◆ Instructions for the task
Show every line in the entries below where the word "constraint" appears.

Data provided Start Marker

Source: an optimization exercise on an open RTL-to-GDS flow (aim: small area and a short achievable clock period). Production flows keep margins and buffers that such runs may drop. RTL that was checked went through simulation tests only; none was proved equivalent to the original. No functional check of the RTL was part of runs 2 and 3.

`flow/config.mk`:
```
export PLATFORM = sky130hd
export DESIGN_NAME = I_PD
export DESIGN_NICKNAME = I_PD
export VERILOG_FILES = /design/flow/design.v
export SDC_FILE = /design/flow/constraint.sdc
export NUM_CORES = 4
export LEC_CHECK = 0
export CAP_MARGIN = 20
export CORE_MARGIN = 2
export CORE_UTILIZATION = 40
export CTS_BUF_LIST = sky130_fd_sc_hd__clkbuf_8
export PLACE_DENSITY = 0.6
export SLEW_MARGIN = 20
```
`flow/constraint.sdc`:
```
create_clock -name core_clock -period 20.0 [get_ports {clk}]
set_input_delay 4.0000 -clock core_clock [delete_from_list [all_inputs] [get_ports {clk}]]
set_output_delay 4.0000 -clock core_clock [all_outputs]
set_load 0.01 [all_outputs]
```
`flow/standard.sh`:
```
#!/bin/bash
# synth_recipe.tcl (not shown) runs the flow's synth.tcl, then flattens the netlist and writes it again
# the make line also repeats each setting of config.mk as NAME=value (left out here)
make -C /OpenROAD-flow-scripts/flow DESIGN_CONFIG=/design/flow/config.mk WORK_HOME=/design/flow/orfs CLKGATE_MAP_FILE= SYNTH_SCRIPT=/design/flow/synth_recipe.tcl "${@:-finish}"
```
`flow/flow/run.sh`:
```
#!/bin/bash
# Standard ORFS layout, except that the port buffers are buf_2 cells
# instead of the delay cells buffer_ports picks by default, and half-adder
# cells are added to the platform's don't-use list (ABC maps their logic).
set -euo pipefail
export BUFFER_PORTS_ARGS="-buffer_cell sky130_fd_sc_hd__buf_2"
DONT_USE="sky130_fd_sc_hd__probe_p_8 sky130_fd_sc_hd__probec_p_8 sky130_fd_sc_hd__lpflow_bleeder_1 sky130_fd_sc_hd__lpflow_clkbufkapwr_1 sky130_fd_sc_hd__lpflow_clkbufkapwr_16 sky130_fd_sc_hd__lpflow_clkbufkapwr_2 sky130_fd_sc_hd__lpflow_clkbufkapwr_4 sky130_fd_sc_hd__lpflow_clkbufkapwr_8 sky130_fd_sc_hd__lpflow_clkinvkapwr_1 sky130_fd_sc_hd__lpflow_clkinvkapwr_16 sky130_fd_sc_hd__lpflow_clkinvkapwr_2 sky130_fd_sc_hd__lpflow_clkinvkapwr_4 sky130_fd_sc_hd__lpflow_clkinvkapwr_8 sky130_fd_sc_hd__lpflow_decapkapwr_12 sky130_fd_sc_hd__lpflow_decapkapwr_3 sky130_fd_sc_hd__lpflow_decapkapwr_4 sky130_fd_sc_hd__lpflow_decapkapwr_6 sky130_fd_sc_hd__lpflow_decapkapwr_8 sky130_fd_sc_hd__lpflow_inputiso0n_1 sky130_fd_sc_hd__lpflow_inputiso0p_1 sky130_fd_sc_hd__lpflow_inputiso1n_1 sky130_fd_sc_hd__lpflow_inputiso1p_1 sky130_fd_sc_hd__lpflow_inputisolatch_1 sky130_fd_sc_hd__lpflow_isobufsrc_1 sky130_fd_sc_hd__lpflow_isobufsrc_16 sky130_fd_sc_hd__lpflow_isobufsrc_2 sky130_fd_sc_hd__lpflow_isobufsrc_4 sky130_fd_sc_hd__lpflow_isobufsrc_8 sky130_fd_sc_hd__lpflow_isobufsrckapwr_16 sky130_fd_sc_hd__lpflow_lsbuf_lh_hl_isowell_tap_1 sky130_fd_sc_hd__lpflow_lsbuf_lh_hl_isowell_tap_2 sky130_fd_sc_hd__lpflow_lsbuf_lh_hl_isowell_tap_4 sky130_fd_sc_hd__lpflow_lsbuf_lh_isowell_4 sky130_fd_sc_hd__lpflow_lsbuf_lh_isowell_tap_1 sky130_fd_sc_hd__lpflow_lsbuf_lh_isowell_tap_2 sky130_fd_sc_hd__lpflow_lsbuf_lh_isowell_tap_4 sky130_fd_sc_hd__ha_1 sky130_fd_sc_hd__ha_2 sky130_fd_sc_hd__ha_4"
bash standard.sh "DONT_USE_CELLS=$DONT_USE" finish > standard_flow.log 2>&1
```
`flow/design.v`:
```
`timescale 1ns / 1ps
module IPD_core
	(
		input wire [18:0] yk, rk,
		input wire [18:0] yp,       
		input wire [18:0] ik1,
		output wire [18:0] n_ik1,
		output wire [19:0] n_a
    );
localparam [18:0] MAX = 19'h3FFFF;
localparam [18:0] MIN = 19'h40000;
function [18:0] clamp20(input [19:0] s);
	clamp20 = (s[19] != s[18]) ? (s[19] ? MIN : MAX) : s[18:0];
endfunction
function [39:0] csa(input [19:0] a, input [19:0] b, input [19:0] c);
	csa = {((a & b) | (a & c) | (b & c)) << 1, a ^ b ^ c};
endfunction
wire ypmin = (yp == MIN);
wire ymin = (yk == MIN);
wire [19:0] nt0 = {yp[18], yp} - {yk[18], yk};
wire [19:0] nt = {nt0[19] ^ ypmin, nt0[18:0]};
wire signed [19:0] nts = nt;
wire nt_top = ymin & ypmin;
wire d_min = (nts <= -20'sd3496) & ~nt_top;     
wire d_max = (nts >= 20'sd3496) | nt_top;       
wire dsat = d_min | d_max;
wire d_wrap = (nts >= 20'sd1748) | (nts <= -20'sd1748);
wire [39:0] l1 = csa(nt << 7, nt << 4, nt << 2);
wire [39:0] l2 = csa(l1[19:0], l1[39:20], nt << 1);
wire signed [18:0] ys = yk;
wire p_min = ys >= 19'sd29128;      
wire p_max = ys <= -19'sd29128;     
wire psat = p_min | p_max;
wire p_wrap = (ys >= 19'sd14564) | (ys <= -19'sd14564);
wire par_p = psat ? p_max : p_wrap;
wire [19:0] yw = {yk[18], yk};
wire [19:0] p18 = (yw << 4) + (yw << 1);
wire [19:0] pm1 = p_min ? 20'hBFFFF : p_max ? 20'hBFFFE : ~p18;
wire [39:0] l3 = csa(l2[19:0], l2[39:20], pm1);
wire [19:0] v = l3[19:0] + {l3[39:21], 1'b1};
wire [19:0] a_w = {v[19] ^ d_wrap ^ par_p, v[18:0]};
wire [19:0] pd = pm1 + {19'd0, ~d_max};
wire [1:0] pd_hi = pd[19:18] + 2'b11;
wire [19:0] a_s = {pd_hi[1] ^ d_max ^ par_p, pd_hi[0], pd[17:0]};
wire [19:0] a = dsat ? a_s : a_w;            
wire [19:0] e0 = {rk[18], rk} - {yk[18], yk};
wire [19:0] e = {e0[19] ^ ymin, e0[18:0]};
wire signed [19:0] es = e;
wire m_max = es >= 20'sd74899;
wire m_min = es <= -20'sd74899;
wire msat = m_max | m_min;
wire m_wrap = (es >= 20'sd37450) | (es <= -20'sd37450);
wire [39:0] lq = csa(e << 3, ~e, {ik1[18], ik1});
wire [19:0] q = lq[19:0] + {lq[39:21], 1'b1};
wire [18:0] ik_w = clamp20({q[19] ^ m_wrap, q[18:0]});
wire [18:0] ik1_dec = {1'b0, ik1[17:0]} + 19'h7FFFF;
wire [18:0] ik_max = ik1[18] ? ik1_dec : MAX;
wire [18:0] ik_min = ik1[18] ? MIN : {1'b1, ik1[17:0]};
wire [18:0] ik = m_max ? ik_max : m_min ? ik_min : ik_w;
assign n_ik1 = ik;
assign n_a = a;
endmodule
module IPD_out
	(
		input wire [19:0] a1,      
		input wire [18:0] ik1,
		output wire [18:0] pidk
    );
localparam [18:0] MAX = 19'h3FFFF;
localparam [18:0] MIN = 19'h40000;
wire [18:0] a = (a1[19] != a1[18]) ? (a1[19] ? MIN : MAX) : a1[18:0];
wire [19:0] sum = {a[18], a} + {ik1[18], ik1};
assign pidk = (sum[19] != sum[18]) ? {sum[19], {18{~sum[19]}}} : sum[18:0];
endmodule
module I_PD #(parameter size=19)
	(
		input wire clk, rst, EN,
		input wire signed [size-1:0] yk, rk,
		output wire signed [size-1:0] pidk
    );
reg [18:0] yp, ik1;
reg [19:0] a1;
wire [18:0] n_ik1;
wire [19:0] n_a;
IPD_core core (.yk(yk), .rk(rk), .yp(yp), .ik1(ik1),
	.n_ik1(n_ik1), .n_a(n_a));
IPD_out out (.a1(a1), .ik1(ik1), .pidk(pidk));
always @(posedge clk or posedge rst)
begin
	if (rst) begin
		yp <= 19'd0;
		ik1 <= 19'd0;
		a1 <= 20'd0;
	end
	else if (EN) begin
		yp <= yk;
		ik1 <= n_ik1;
		a1 <= n_a;
	end
end
endmodule
```
==> results.yml, run 1 <==
setup_path:
  cp_slowest_cell: "xor2_1"
  cp.required_ps: 20220
  cp_top_family: "adder cells"
  max_stage_delay_ps: 730
  cp_num_buf_inv: 2
  arrival_ps: 10300
  critPathLaunchType: "input pin"
  crit_type: "in -> reg"
  end_kind: "flop"
  path_max_fanout: 17
grt:
  grt_pass1_wl_um: 57100
  grt_start_max_net_pins: 70
  grt_use_total: 0.231
  antenna_found_initial: 1
  grt_pass1_vias: 10500
  grt_overflow: 0
synth:
  synth_nets: 1690
  synthDistinctLibCells: 99
  yosysSeqAreaShare: 0.124
  synth_edf_count: 0
  synth-warning-count: 2
  syn-instance-count: 1596
  ys_async_sr_fraction: 1.00
  synthFlopType: "dfrtp_1"
  synth.cell_area_um2: 11700
  synth_area_leaders: "dfrtp_1, xnor2_1, fa_1, nor2_1, xor2_1"
  syn_avg_cell_area_um2: 7.31
  yosysTopAreaCell: "dfrtp_1"
  synth_top_area_share: 0.124
  ys_ff_latch: 58
placement:
  dpl_worst_slack_ps: 9580
  gp_congestion: 0.892
  placed_cell_area_um2: 12200
  place_hpwl_um: 28400
  port_buffers: 59
detailed_routing:
  wl_um: 35400
  antenna_left: 0
  vias: 11400
  dr.pass1.iters: 6
  drc: 0
  drt_iter0_drc: 869
  wire_per_inst_um: 17.8
  vias_per_cell: 5.71
die:
  core-area_um2: 28700
  initial_core_util: 0.407
  pin_count: 60
  row_count: 62
  die_h_um: 175
  die_x_um: 175
  dieArea_um2: 30600
sta:
  fin_ws_ps: 9920
  clock_skew_ps: 13.9
  max_freq_ghz: 0.0992
  slew_viol_final: 0
  relSlewSlack: 0.317
  worst_pin_slew_ps: 1020
  finalSetupTns_ps: 0
  period_needed_ps: 10080
  post-route-period-util: 0.504
  setup_viol: 0
  hold_viol_final: 0
  rsz0062_at_grt: "false"
final_layout:
  final_cell_mix: "nor2_1, xnor2_1, nand2_1"
  n_antenna_cell: 0
  stdcell_area_um2: 12400
  seq_area_um2: 1450
  areaGrowthSynthToFinish_pct: 6.01
  multi_input_area_um2: 9470
  mostFrequentLayoutCell: "nor2_1"
  fillCellCount: 3056
  finalNetCount: 1692
  drive_gt1_frac: 0.0986
clock_tree:
  clk_path_buf_depth: 2
  cts_tree: "yes"
  ctsHtreeMaxLevel: 3
  post_cts_resized: 0
  cts.clk_slew.worst_paths_ps: 70
  cts_buffers: 9
  cts_num_sinks: 58
  cts-root-buf: "clkbuf_8"
  cts_setup_buffers: 0
  clkLatencyLatePin_ps: 380
  hold_buffers: 0
run:
  maxCapViolations: 0
hold_path:
  hold_path_class: "reg -> reg"
run_status:
  outcome: "finished clean"
==> flip-flops by register name, indices dropped and copies added, names as in the netlist <==
| name | count |
|---|---|
| a1 | 20 |
| yp | 19 |
| ik1 | 19 |
==> worst register-to-register path: cells and delay by family (launching register included) <==
kind            cells  cell delay (ps)
flops               1              490
compound gates     11             2100
simple gates        5              740
buf+inv             1              110
fa+ha+maj           6             2430
xor+xnor            1              730
==> cell type report <==
cell class              count  area share
multi-input cells        1349       0.765
well taps                 384      0.0388
clock buffers               9      0.0100
repair buffers             67      0.0287
inverters                 113      0.0343
clock inverters             7     0.00556
flip-flops and latches     58       0.117
==> kinds of logic after synthesis <==
group,count (synthesis),share of synthesized area
compound gates,446,0.254
fa+ha+maj,112,0.143
simple gates,561,0.232
buf+inv,189,0.0650
flops,58,0.124
mux,20,0.0208
xor+xnor,210,0.161
==> Yosys cell counts, types with 14 or more instances <==
cell type	n
dfrtp_1	58
nand2_1	140
nor4_1	15
xor2_1	66
fa_1	53
nand3_1	34
o21ai_0	96
inv_1	107
a211oi_1	16
buf_2	15
nand2b_1	47
nor2_1	166
clkbuf_1	50
xnor2_1	140
a21oi_1	110
maj3_1	47
or2_2	14
nor3_1	36
o31ai_1	18
a31oi_1	29
a21o_1	14
nor2b_1	48
o22ai_1	15
o21ai_1	19
mux2_2	14
==> final timing paths <==
kind | startpoint | to | cells after the start | slack (ps)
worst max-delay path | yk[0] | a1[19]$_DFFE_PP0P_ | 25 | 9920
worst min-delay path | a1[9]$_DFFE_PP0P_ | a1[9]$_DFFE_PP0P_ | 2 | 530
worst max register to register | yp[0]$_DFFE_PP0P_ | a1[19]$_DFFE_PP0P_ | 24 | 13270
worst min register to register | a1[9]$_DFFE_PP0P_ | a1[9]$_DFFE_PP0P_ | 2 | 530
max in group asynchronous | rst | a1[10]$_DFFE_PP0P_ | 3 | 15610
min in group asynchronous | rst | yp[0]$_DFFE_PP0P_ | 3 | 3850
==> stage by stage <==
| stage | utilization | hold WS (ps) | instances |
|---|---|---|---|
| after floorplan | - | 481 | 1596 |
| after global placement | 0.424 | 509 | 1971 |
| after detailed placement | 0.424 | 513 | 1971 |
| after CTS | 0.431 | 529 | 1987 |
| after global routing | 0.431 | 557 | 1987 |
| final | 0.431 | 532 | 1987 |
==> per-layer routing <==
layer / global-route usage / part of all wire
met2: 0.373 / 0.45
met3: 0.0322 / 0.053
met1: 0.322 / 0.47
met5: 0 / 0.00045
met4: 0.0701 / 0.029
==> run 2: changes to the inputs <==
==> flow/design.v (replaced) <==
`timescale 1ns / 1ps
module IPD_core
	(
		input wire [18:0] yk, rk,
		input wire [18:0] yp,       
		input wire [18:0] ik1,      
		output wire [19:0] n_vs, n_vc,    
		output wire [19:0] n_qs, n_qc     
    );
localparam [18:0] MAX = 19'h3FFFF;
localparam [18:0] MIN = 19'h40000;
function [39:0] csa(input [19:0] a, input [19:0] b, input [19:0] c);
	csa = {((a & b) | (a & c) | (b & c)) << 1, a ^ b ^ c};
endfunction
wire ypmin = (yp == MIN);
wire ymin = (yk == MIN);
wire [19:0] t0 = {yk[18], yk} - {yp[18], yp};
wire [19:0] t = {t0[19] ^ ypmin, t0[18:0]};
wire signed [19:0] ts = t;
wire d_min = ts >= 20'sd3496;       
wire d_max = ts <= -20'sd3496;      
wire dsat = d_min | d_max;
wire d_wrap = (ts >= 20'sd1748) | (ts <= -20'sd1748);
wire [39:0] l1 = csa(~(t << 7), ~(t << 4), ~(t << 3));
wire [39:0] l2 = csa(l1[19:0], {l1[39:21], 1'b1}, {t[18:0], 1'b1});
wire [19:0] ds = d_min ? 20'hC0000 : d_max ? 20'h3FFFF : l2[19:0];
wire [19:0] dc = dsat ? 20'd0 : {l2[39:21], 1'b1};
wire signed [18:0] ys = yk;
wire p_min = ys >= 19'sd29128;      
wire p_max = ys <= -19'sd29128;     
wire psat = p_min | p_max;
wire p_wrap = (ys >= 19'sd14564) | (ys <= -19'sd14564);
wire [19:0] yc = psat ? 20'h20000 : {yk[18], yk};
wire [39:0] l3 = csa(ds, dc, ~(yc << 4));
wire [39:0] l4 = csa(l3[19:0], {l3[39:21], 1'b1}, ~(yc << 1));
wire par_a = (dsat ? 1'b0 : d_wrap) ^ (psat ? p_max : p_wrap);
assign n_vs = {l4[19] ^ par_a, l4[18:0]};
assign n_vc = {l4[39:21], ~p_max};
wire [19:0] e0 = {rk[18], rk} - {yk[18], yk};
wire [19:0] e = {e0[19] ^ ymin, e0[18:0]};
wire signed [19:0] es = e;
wire m_max = es >= 20'sd74899;
wire m_min = es <= -20'sd74899;
wire msat = m_max | m_min;
wire m_wrap = (es >= 20'sd37450) | (es <= -20'sd37450);
wire [19:0] ec = msat ? 20'h40000 : e;
wire [39:0] lq = csa(ec << 3, ~ec, {ik1[18], ik1});
wire par_q = msat ? m_max : m_wrap;
assign n_qs = {lq[19] ^ par_q, lq[18:0]};
assign n_qc = {lq[39:21], ~m_max};
endmodule
module IPD_clamp
	(
		input wire [19:0] s, c,
		output wire [18:0] y
    );
wire [19:0] r = s + c;
assign y = (r[19] != r[18]) ? {r[19], {18{~r[19]}}} : r[18:0];
endmodule
module I_PD #(parameter size=19)
	(
		input wire clk, rst, EN,
		input wire signed [size-1:0] yk, rk,
		output wire signed [size-1:0] pidk
    );
reg [18:0] yp;
reg [19:0] vs, vc, qs, qc;
wire [19:0] n_vs, n_vc, n_qs, n_qc;
wire [18:0] a1, ik1;
IPD_clamp clamp_a (.s(vs), .c(vc), .y(a1));
IPD_clamp clamp_i (.s(qs), .c(qc), .y(ik1));
IPD_core core (.yk(yk), .rk(rk), .yp(yp), .ik1(ik1),
	.n_vs(n_vs), .n_vc(n_vc), .n_qs(n_qs), .n_qc(n_qc));
IPD_clamp clamp_o (.s({a1[18], a1}), .c({ik1[18], ik1}), .y(pidk));
always @(posedge clk or posedge rst)
begin
	if (rst) begin
		yp <= 19'd0;
		vs <= 20'd0;
		vc <= 20'd0;
		qs <= 20'd0;
		qc <= 20'd0;
	end
	else if (EN) begin
		yp <= yk;
		vs <= n_vs;
		vc <= n_vc;
		qs <= n_qs;
		qc <= n_qc;
	end
end
endmodule
==> flow/run.sh (new file) <==
#!/bin/bash
# synth_recipe.tcl (not shown) runs the flow's synth.tcl, then flattens the netlist and writes it again
# the make line also repeats each setting of config.mk as NAME=value (left out here)
make -C /OpenROAD-flow-scripts/flow DESIGN_CONFIG=/design/flow/config.mk WORK_HOME=/design/flow/orfs CLKGATE_MAP_FILE= SYNTH_SCRIPT=/design/flow/synth_recipe.tcl finish
--- a/flow/config.mk
+++ b/flow/config.mk
@@ -10,3 +10,2 @@
 export CORE_UTILIZATION = 40
-export CTS_BUF_LIST = sky130_fd_sc_hd__clkbuf_8
 export PLACE_DENSITY = 0.6
removed: flow/flow/run.sh
removed: flow/standard.sh
==> run 2 against run 1 <==
Net effect: synthesized area up 2.0%; final cell count decreased by 10%; highest routed layer is now met4; wire length shrank 12%; largest cell class unchanged.
==> results.yml, run 2 <==
final_layout:
  fillCellCount: 2940
  drive_gt1_frac: 0.0935
  final_cell_mix: "inv_1, nand2_1, a21oi_1"
  areaGrowthSynthToFinish_pct: 10.6
  stdcell_area_um2: 13200
  mostFrequentLayoutCell: "inv_1"
  n_antenna_cell: 0
  finalNetCount: 1617
synth:
  synth.most_common_cell: "inv_1"
  ys_ff_latch: 99
  synthDistinctLibCells: 85
  synth_adder_area_share: 0.255
  synth_top_area_share: 0.208
  synth_top_family_by_area: "adder cells"
  yosysTopAreaCell: "dfrtp_1"
  synth_compound_area_frac: 0.194
  synth_area_leaders: "dfrtp_1, fa_1, ha_1, mux2_2, a21oi_1"
  synth.top_cells.by_count: "inv_1, nand2_1, a21oi_1"
  synth-xor-area-share: 0.0661
  synth-warning-count: 2
  synth.cell_area_um2: 11900
  muxShareOfSynthArea: 0.0778
  yosysSeqAreaShare: 0.208
  syn-instance-count: 1348
  syn_avg_cell_area_um2: 8.83
  synth_edf_count: 0
  synth_nets: 1579
  ys_async_sr_fraction: 1.00
  synthFlopType: "dfrtp_1"
  yosys.area_share.simple: 0.143
sta:
  period_needed_ps: 11840
  setup_viol: 0
  relSlewSlack: 0.267
  clock_skew_ps: 13.9
  post-route-period-util: 0.592
  finalSetupTns_ps: 0
  worst_pin_slew_ps: 1100
  slew_viol_final: 0
  max_freq_ghz: 0.0845
  hold_viol_final: 0
  rsz0062_at_grt: "false"
setup_path:
  end_kind: "primary output"
  critPathLaunchType: "flop"
  cp.required_ps: 16000
  r2r_slack_ps: 13900
  r2r_start: "yp[0]$_DFFE_PP0P_"
  arrival_ps: 7840
  cp-startpoint: "qc[1]$_DFFE_PP0P_"
  crit_type: "reg -> out"
  path_max_fanout: 20
detailed_routing:
  wire_per_inst_um: 17.6
  dr.pass1.iters: 5
  wl_um: 31300
  drc: 0
  antenna_left: 0
  vias_per_cell: 5.54
  drt_iter0_drc: 691
  vias: 9867
die:
  pin_count: 60
  die_x_um: 177
  row_count: 63
  core-area_um2: 29500
  dieArea_um2: 31200
  die_h_um: 177
  initial_core_util: 0.404
clock_tree:
  cts_tree: "yes"
  clk_path_buf_depth: 2
  cts_setup_buffers: 0
  cts_buffers: 9
  cts.clk_slew.worst_paths_ps: 80
  post_cts_resized: 0
  cts-root-buf: "clkbuf_16"
  ctsHtreeMaxLevel: 3
  hold_buffers: 0
  cts_num_sinks: 99
  clkLatencyLatePin_ps: 360
placement:
  gp_congestion: 0.912
  place_hpwl_um: 25700
  port_buffers: 59
  placed_cell_area_um2: 12900
grt:
  grt_use_total: 0.208
  grt_pass1_wl_um: 51100
  grt_overflow: 0
  antenna_found_initial: 0
  grt_start_max_net_pins: 77
  grt_pass1_vias: 9609
hold_path:
  min-delay-start: "vs[8]$_DFFE_PP0P_"
  hold_path_class: "reg -> reg"
run_status:
  outcome: "finished clean"
run:
  maxCapViolations: 0
## run 2: worst paths after layout
| path | end | depth (start not counted) |
|---|---|---|
| max | pidk[13] | 27 |
| min | vs[8]$_DFFE_PP0P_ | 1 |
| max reg2reg | vs[16]$_DFFE_PP0P_ | 16 |
| min reg2reg | vs[8]$_DFFE_PP0P_ | 1 |
| max in group asynchronous | vs[5]$_DFFE_PP0P_ | 3 |
| min in group asynchronous | qs[13]$_DFFE_PP0P_ | 2 |
## run 2: critical path, stage by stage, from the launching register on
cell             delay [ps]
dfrtp_1                 420
ha_1                    320
a211o_1                 330
a211oi_1                380
o21ai_1                 180
a21oi_1                 220
o31ai_1                 140
a21o_1                  210
o31a_1                  250
xnor2_1                 200
xnor2_1                 140
buf_4                   240
nand2b_1                460
nand2_1                 170
ha_1                    250
fa_1                    410
a21oi_1                 150
o21bai_1                100
a21oi_1                 250
o21ai_0                 110
a21oi_1                 320
o211ai_1                180
a41o_1                  260
a21oi_1                 180
xnor2_1                 140
nor2_1                  700
o21ai_0                 220
clkdlybuf4s50_1         520
## run 2: routing by layer
layer	routed length, um	track usage	share of wire
met2	13700	0.318	0.44
met4	274	0.0300	0.0088
met3	1720	0.0351	0.055
met5	0	0	0
met1	15700	0.314	0.50
## run 2: cell families (layout without fill, tap and decap cells)
group           after synthesis  count (layout)
simple gates                353             353
compound gates              352             352
fa+ha+maj                   196             196
buf+inv                     176             219
flops                        99              99
xor+xnor                     89              89
mux                          83              83
## run 2: cell type report
| class | instances | area [um^2] | area share |
|---|---|---|---|
| Sequential cell | 99 | 2480 | 0.188 |
| Tap cell | 390 | 488 | 0.0371 |
| Inverter | 139 | 524 | 0.0398 |
| Multi-Input combinational cell | 1073 | 8770 | 0.666 |
| Clock buffer | 9 | 225 | 0.0171 |
| Clock inverter | 7 | 62.6 | 0.00475 |
| Timing Repair Buffer | 64 | 626 | 0.0475 |
## run 2: stage by stage
stage               cells  utilization  hold WS [ps]  setup WS, ps
global route         1781        0.447           530          7440
detailed placement   1765        0.437           502          8650
floorplan            1348            -           481         10190
global placement     1765        0.437           493          8900
CTS                  1781        0.447           519          8190
finish               1781        0.447           514          8160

Data provided End Marker

◆ Result
export SDC_FILE = /design/flow/constraint.sdc
`flow/constraint.sdc`:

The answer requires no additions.